EXERCISE OBJECTIVE → Output the number of lines in the entries below with the string "define" in them, and nothing further.

[MATERIAL FOR THE TASK — start]

[src/source/lc4_params.svh]
`ifndef LC4_PARAMS_SVH
`define LC4_PARAMS_SVH

// machine word, also the width of every address
`define LC4_WORD_W 16

// general purpose registers r0..r7
`define LC4_NREGS 8

// first fetch address after reset
`define LC4_RESET_PC 16'h8200

// opcode field inside an instruction
`define LC4_OPC_MSB 15
`define LC4_OPC_LSB 12

// BR with an empty nzp mask, never taken and writes nothing
`define LC4_NOP_INSN 16'h0000

`endif

[src/source/lc4_pkg.sv]
`include "lc4_params.svh"

package lc4_pkg;

    // data word and register index
    typedef logic [`LC4_WORD_W-1:0] word_t;
    typedef logic [$clog2(`LC4_NREGS)-1:0] rsel_t;

    // one-hot condition code, bit 2 negative, bit 1 zero, bit 0 positive
    typedef logic [2:0] nzp_t;

    // opcodes kept in this core, anything else decodes as a NOP
    typedef enum logic [3:0] {
        OPC_BR      = 4'b0000,
        OPC_ARITH   = 4'b0001,
        OPC_LOGIC   = 4'b0101,
        OPC_LDR     = 4'b0110,
        OPC_STR     = 4'b0111,
        OPC_CONST   = 4'b1001,
        OPC_JMP     = 4'b1100,
        OPC_HICONST = 4'b1101
    } opcode_t;

    // ALU function select
    typedef enum logic [3:0] {
        ALU_ADD,
        ALU_SUB,
        ALU_MUL,
        ALU_ADDI,
        ALU_AND,
        ALU_OR,
        ALU_XOR,
        ALU_NOT,
        ALU_ANDI,
        ALU_CONST,
        ALU_HICONST,
        ALU_MEM,
        ALU_BR,
        ALU_JMP
    } alu_op_t;

    // operand source, register file / memory stage / writeback stage
    typedef enum logic [1:0] {
        FWD_RF,
        FWD_M,
        FWD_W
    } fwd_t;

    // decoded controls, carried down the pipe with each instruction
    typedef struct packed {
        rsel_t   rs;
        rsel_t   rt;
        rsel_t   rd;
        logic    rs_re;
        logic    rt_re;
        logic    reg_we;
        logic    nzp_we;
        logic    is_load;
        logic    is_store;
        logic    is_branch;
        logic    is_jump;
        alu_op_t alu_op;
    } ctrl_t;

endpackage

[src/source/lc4_decoder.sv]
`include "lc4_params.svh"

module lc4_decoder import lc4_pkg::*; (
    input  word_t i_insn,
    output ctrl_t o_ctrl
);

    opcode_t    opc;
    logic [1:0] sub;

    assign opc = opcode_t'(i_insn[`LC4_OPC_MSB:`LC4_OPC_LSB]);
    // register-form sub-op, only meaningful when bit 5 is clear
    assign sub = i_insn[4:3];

    always_comb begin
        logic known;
        known = 1'b1;
        o_ctrl = '0;
        // common field positions, overridden below for STR and HICONST
        o_ctrl.rd = rsel_t'(i_insn[11:9]);
        o_ctrl.rs = rsel_t'(i_insn[8:6]);
        o_ctrl.rt = rsel_t'(i_insn[2:0]);
        case (opc)
            OPC_ARITH: begin
                o_ctrl.rs_re  = 1'b1;
                o_ctrl.reg_we = 1'b1;
                if (i_insn[5]) begin
                    o_ctrl.alu_op = ALU_ADDI;
                end else begin
                    o_ctrl.rt_re = 1'b1;
                    case (sub)
                        2'b00:   o_ctrl.alu_op = ALU_ADD;
                        2'b01:   o_ctrl.alu_op = ALU_MUL;
                        2'b10:   o_ctrl.alu_op = ALU_SUB;
                        // DIV is not implemented
                        default: known = 1'b0;
                    endcase
                end
            end
            OPC_LOGIC: begin
                o_ctrl.rs_re  = 1'b1;
                o_ctrl.reg_we = 1'b1;
                if (i_insn[5]) begin
                    o_ctrl.alu_op = ALU_ANDI;
                end else begin
                    // NOT is the only one that ignores rt
                    o_ctrl.rt_re = (sub != 2'b01);
                    case (sub)
                        2'b00:   o_ctrl.alu_op = ALU_AND;
                        2'b01:   o_ctrl.alu_op = ALU_NOT;
                        2'b10:   o_ctrl.alu_op = ALU_OR;
                        default: o_ctrl.alu_op = ALU_XOR;
                    endcase
                end
            end
            OPC_LDR: begin
                o_ctrl.rs_re   = 1'b1;
                o_ctrl.reg_we  = 1'b1;
                o_ctrl.is_load = 1'b1;
                o_ctrl.alu_op  = ALU_MEM;
            end
            OPC_STR: begin
                // store data register sits in the rd field
                o_ctrl.rt       = rsel_t'(i_insn[11:9]);
                o_ctrl.rs_re    = 1'b1;
                o_ctrl.rt_re    = 1'b1;
                o_ctrl.is_store = 1'b1;
                o_ctrl.alu_op   = ALU_MEM;
            end
            OPC_CONST: begin
                o_ctrl.reg_we = 1'b1;
                o_ctrl.alu_op = ALU_CONST;
            end
            OPC_HICONST: begin
                // keeps the low byte of rd, so rd is also a source
                o_ctrl.rs     = rsel_t'(i_insn[11:9]);
                o_ctrl.rs_re  = 1'b1;
                o_ctrl.reg_we = 1'b1;
                o_ctrl.alu_op = ALU_HICONST;
            end
            OPC_BR: begin
                o_ctrl.is_branch = 1'b1;
                o_ctrl.alu_op    = ALU_BR;
            end
            OPC_JMP: begin
                // bit 11 clear is JMPR, not supported
                o_ctrl.is_jump = i_insn[11];
                o_ctrl.alu_op  = ALU_JMP;
                known          = i_insn[11];
            end
            default: known = 1'b0;
        endcase
        // every register writer also sets nzp
        o_ctrl.nzp_we = o_ctrl.reg_we;
        if (!known) begin
            o_ctrl = '0;
        end
    end

endmodule

[src/source/lc4_regfile.sv]
`include "lc4_params.svh"

module lc4_regfile import lc4_pkg::*; (
    input  logic  gwe,
    input  logic  i_arst_n,
    input  rsel_t i_rs,
    input  rsel_t i_rt,
    output word_t o_rs_data,
    output word_t o_rt_data,
    input  rsel_t i_rd,
    input  word_t i_wdata,
    input  logic  i_we
);

    word_t regs [`LC4_NREGS];

    // single write port, driven from writeback
    always_ff @(posedge gwe or negedge i_arst_n) begin
        if (!i_arst_n) begin
            for (int i = 0; i < `LC4_NREGS; i++) begin
                regs[i] <= '0;
            end
        end else if (i_we) begin
            regs[i_rd] <= i_wdata;
        end
    end

    // write-through, decode sees the value retiring this cycle
    assign o_rs_data = (i_we && (i_rd == i_rs)) ? i_wdata : regs[i_rs];
    assign o_rt_data = (i_we && (i_rd == i_rt)) ? i_wdata : regs[i_rt];

endmodule

[src/source/lc4_alu.sv]
`include "lc4_params.svh"

module lc4_alu import lc4_pkg::*; (
    input  alu_op_t i_op,
    input  word_t   i_insn,
    input  word_t   i_pc,
    input  word_t   i_a,
    input  word_t   i_b,
    output word_t   o_result
);

    word_t imm5;
    word_t imm6;
    word_t imm9;
    word_t imm11;
    word_t hi_byte;
    word_t pc_inc;

    // sign-extended immediates
    assign imm5  = {{(`LC4_WORD_W-5){i_insn[4]}}, i_insn[4:0]};
    assign imm6  = {{(`LC4_WORD_W-6){i_insn[5]}}, i_insn[5:0]};
    assign imm9  = {{(`LC4_WORD_W-9){i_insn[8]}}, i_insn[8:0]};
    assign imm11 = {{(`LC4_WORD_W-11){i_insn[10]}}, i_insn[10:0]};

    // HICONST upper byte
    assign hi_byte = {i_insn[7:0], {(`LC4_WORD_W-8){1'b0}}};

    // branch targets are relative to the next instruction
    assign pc_inc = i_pc + 1'b1;

    always_comb begin
        case (i_op)
            ALU_ADD:     o_result = i_a + i_b;
            ALU_SUB:     o_result = i_a - i_b;
            // low 16 bits of the product
            ALU_MUL:     o_result = i_a * i_b;
            ALU_ADDI:    o_result = i_a + imm5;
            ALU_AND:     o_result = i_a & i_b;
            ALU_OR:      o_result = i_a | i_b;
            ALU_XOR:     o_result = i_a ^ i_b;
            ALU_NOT:     o_result = ~i_a;
            ALU_ANDI:    o_result = i_a & imm5;
            ALU_CONST:   o_result = imm9;
            ALU_HICONST: o_result = (i_a & 16'h00ff) | hi_byte;
            // LDR and STR effective address
            ALU_MEM:     o_result = i_a + imm6;
            ALU_BR:      o_result = pc_inc + imm9;
            ALU_JMP:     o_result = pc_inc + imm11;
            default:     o_result = '0;
        endcase
    end

endmodule

[src/source/lc4_hazard.sv]
module lc4_hazard import lc4_pkg::*; (
    input  ctrl_t i_d_ctrl,
    input  ctrl_t i_x_ctrl,
    input  ctrl_t i_m_ctrl,
    input  ctrl_t i_w_ctrl,
    output logic  o_stall,
    output fwd_t  o_fwd_a,
    output fwd_t  o_fwd_b,
    output logic  o_fwd_st,
    output fwd_t  o_fwd_nzp
);

    logic ld_rs_hit;
    logic ld_rt_hit;

    // load in X feeding decode, data not ready until M
    assign ld_rs_hit = i_d_ctrl.rs_re && (i_d_ctrl.rs == i_x_ctrl.rd);
    // store data is patched later by the WM path, no need to wait
    assign ld_rt_hit = i_d_ctrl.rt_re && (i_d_ctrl.rt == i_x_ctrl.rd) && !i_d_ctrl.is_store;
    assign o_stall   = i_x_ctrl.is_load && i_x_ctrl.reg_we && (ld_rs_hit || ld_rt_hit);

    // MX before WX, the younger writer holds the newer value
    always_comb begin
        if (i_x_ctrl.rs_re && i_m_ctrl.reg_we && (i_x_ctrl.rs == i_m_ctrl.rd)) begin
            o_fwd_a = FWD_M;
        end else if (i_x_ctrl.rs_re && i_w_ctrl.reg_we && (i_x_ctrl.rs == i_w_ctrl.rd)) begin
            o_fwd_a = FWD_W;
        end else begin
            o_fwd_a = FWD_RF;
        end

        if (i_x_ctrl.rt_re && i_m_ctrl.reg_we && (i_x_ctrl.rt == i_m_ctrl.rd)) begin
            o_fwd_b = FWD_M;
        end else if (i_x_ctrl.rt_re && i_w_ctrl.reg_we && (i_x_ctrl.rt == i_w_ctrl.rd)) begin
            o_fwd_b = FWD_W;
        end else begin
            o_fwd_b = FWD_RF;
        end

        // branch condition from the nearest older nzp writer
        if (i_m_ctrl.nzp_we) begin
            o_fwd_nzp = FWD_M;
        end else if (i_w_ctrl.nzp_we) begin
            o_fwd_nzp = FWD_W;
        end else begin
            o_fwd_nzp = FWD_RF;
        end
    end

    // WM, store in M takes data retiring in W
    assign o_fwd_st = i_m_ctrl.is_store && i_w_ctrl.reg_we && (i_m_ctrl.rt == i_w_ctrl.rd);

endmodule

[MATERIAL FOR THE TASK — finish]

TASK RESULT → 7